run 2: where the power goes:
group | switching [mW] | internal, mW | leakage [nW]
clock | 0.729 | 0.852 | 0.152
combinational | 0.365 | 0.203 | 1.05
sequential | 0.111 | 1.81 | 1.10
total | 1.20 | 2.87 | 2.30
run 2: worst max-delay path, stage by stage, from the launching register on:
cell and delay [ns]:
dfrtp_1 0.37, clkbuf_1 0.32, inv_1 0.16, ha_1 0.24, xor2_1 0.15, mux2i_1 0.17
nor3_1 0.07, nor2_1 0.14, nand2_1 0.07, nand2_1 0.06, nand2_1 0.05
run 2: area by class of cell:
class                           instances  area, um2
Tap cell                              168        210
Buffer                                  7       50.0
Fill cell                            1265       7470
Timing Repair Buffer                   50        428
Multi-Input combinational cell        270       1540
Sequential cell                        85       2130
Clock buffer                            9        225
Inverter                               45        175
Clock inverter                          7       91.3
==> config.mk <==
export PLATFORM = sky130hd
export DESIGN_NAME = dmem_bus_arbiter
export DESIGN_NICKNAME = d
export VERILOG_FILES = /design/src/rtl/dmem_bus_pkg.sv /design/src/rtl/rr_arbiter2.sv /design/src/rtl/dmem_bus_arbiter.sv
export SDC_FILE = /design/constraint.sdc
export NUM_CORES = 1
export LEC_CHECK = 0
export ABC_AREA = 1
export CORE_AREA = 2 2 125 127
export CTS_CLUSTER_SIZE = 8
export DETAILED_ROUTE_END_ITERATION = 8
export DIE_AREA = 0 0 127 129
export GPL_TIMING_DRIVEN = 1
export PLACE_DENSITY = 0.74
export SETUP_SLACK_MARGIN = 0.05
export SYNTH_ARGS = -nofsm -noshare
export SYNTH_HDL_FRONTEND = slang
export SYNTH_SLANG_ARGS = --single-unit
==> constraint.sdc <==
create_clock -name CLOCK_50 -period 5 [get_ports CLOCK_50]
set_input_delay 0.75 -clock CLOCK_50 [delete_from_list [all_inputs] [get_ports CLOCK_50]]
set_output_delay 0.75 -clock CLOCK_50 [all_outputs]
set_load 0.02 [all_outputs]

● ● ● ● ● ● ●

# [DIRECTIONS FOR THIS TASK]
Take the lines from the first line of the listing to the line containing "cell and delay". Please print them exactly, ends included, with nothing else.

# [EXPECTED OUTPUT]
run 2: where the power goes:
group | switching [mW] | internal, mW | leakage [nW]
clock | 0.729 | 0.852 | 0.152
combinational | 0.365 | 0.203 | 1.05
sequential | 0.111 | 1.81 | 1.10
total | 1.20 | 2.87 | 2.30
run 2: worst max-delay path, stage by stage, from the launching register on:
cell and delay [ns]:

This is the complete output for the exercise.